8.7.16

1984

Colpa della radio.
Soltanto un'ora di trasmissione e... c'era tutto di me.
Che anno, il 1984. Non solo per il libro, il romanzo di Orwell non c'entra molto con quegli anni della mia vita.
Il 1984 è l'anno in cui il sogno è iniziato. L'anno dei miei 15 anni, il primo anno di libertà. L'anno dell'inizio del disastro, l'anno del mio diventare donna, scoprirmi femmina. L'anno del gridare "io esisto" ("Hear my roar", parlando da Lannister - e ogni adolescente ha tutti i diritti di sentirsi Lannister, per il breve tempo che gli è concesso).

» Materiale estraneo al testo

## config.mk

```make
export PLATFORM = sky130hd
export DESIGN_NAME = bpu_top
export DESIGN_NICKNAME = d
export VERILOG_FILES = /design/src/verilog/core_types_pkg.sv /design/src/verilog/bpu_types_pkg.sv /design/src/verilog/bpu_bram.sv /design/src/verilog/bpu_table_init.sv /design/src/verilog/base_predictor.sv /design/src/verilog/branch_target_buffer.sv /design/src/verilog/bpu_top.sv
export SDC_FILE = /design/constraint.sdc
export NUM_CORES = 1
export LEC_CHECK = 0
export BUFFER_PORTS_ARGS = -buffer_cell sky130_fd_sc_hd__buf_2
export CAP_MARGIN = 10
export CORE_MARGIN = 2
export CORE_UTILIZATION = 45
export CTS_BUF_LIST = sky130_fd_sc_hd__clkbuf_8
export CTS_CLUSTER_DIAMETER = 60
export DETAILED_ROUTE_END_ITERATION = 7
export PLACE_DENSITY = 0.62
export SETUP_SLACK_MARGIN = 0.5
export SYNTH_ARGS = -nofsm -noshare
export SYNTH_HDL_FRONTEND = slang
export SYNTH_SLANG_ARGS = --single-unit
```

## constraint.sdc

```tcl
create_clock -name clk -period 15.7 [get_ports clk]
set_input_delay 4.71 -clock clk [delete_from_list [all_inputs] [get_ports clk]]
set_output_delay 4.71 -clock clk [all_outputs]
set_load 0.005 [all_outputs]
```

Cinzia cantava in playback "Pride" degli U2, struccata e pallida nella mia camera da letto, prima di andare in discoteca. Ero sua amica, ma lei era il mio mito. Prima ballerina della scuola, dotata, bella, sicura di sé. Tutto quello che avrei voluto essere io. E io facevo l'amica "brutta", cosa che in seguito qualcuno avrebbe fatto per me.
Sognavo coreografie "erotiche" sulle note di "Relax" dei Frankie Goes To Hollywood, prima. E adoravo "The reflex" e "Smalltown boy" (ancora una delle canzoni che mi fanno venire i brividi), e ogni singolo brano uscito allora.

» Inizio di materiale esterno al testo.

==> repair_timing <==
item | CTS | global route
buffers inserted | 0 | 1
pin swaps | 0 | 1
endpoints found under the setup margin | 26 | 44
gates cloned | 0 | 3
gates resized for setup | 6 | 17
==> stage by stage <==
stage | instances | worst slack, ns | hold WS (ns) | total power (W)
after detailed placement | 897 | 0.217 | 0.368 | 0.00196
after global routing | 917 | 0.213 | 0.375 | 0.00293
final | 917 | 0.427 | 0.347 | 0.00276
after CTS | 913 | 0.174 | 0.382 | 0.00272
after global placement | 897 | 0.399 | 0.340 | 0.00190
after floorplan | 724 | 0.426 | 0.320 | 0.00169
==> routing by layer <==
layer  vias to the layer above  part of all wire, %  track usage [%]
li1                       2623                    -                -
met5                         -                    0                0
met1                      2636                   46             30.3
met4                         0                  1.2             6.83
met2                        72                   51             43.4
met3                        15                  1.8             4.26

L'anno in cui ho abbandonato la mia "vera casa" e sono diventata profuga.
L'anno in cui ho sperato di avere una chance.
Come fosse una guerra mondiale io ho sempre considerato il mio periodo "15/18" come una parte unica della mia vita. Iniziata con un sogno e finita con un incubo e il relativo crollo.
Ma il 1984...
Quello è stato l'anno della mia vita.

Poi è arrivato il 2014, ma questa è un'altra storia.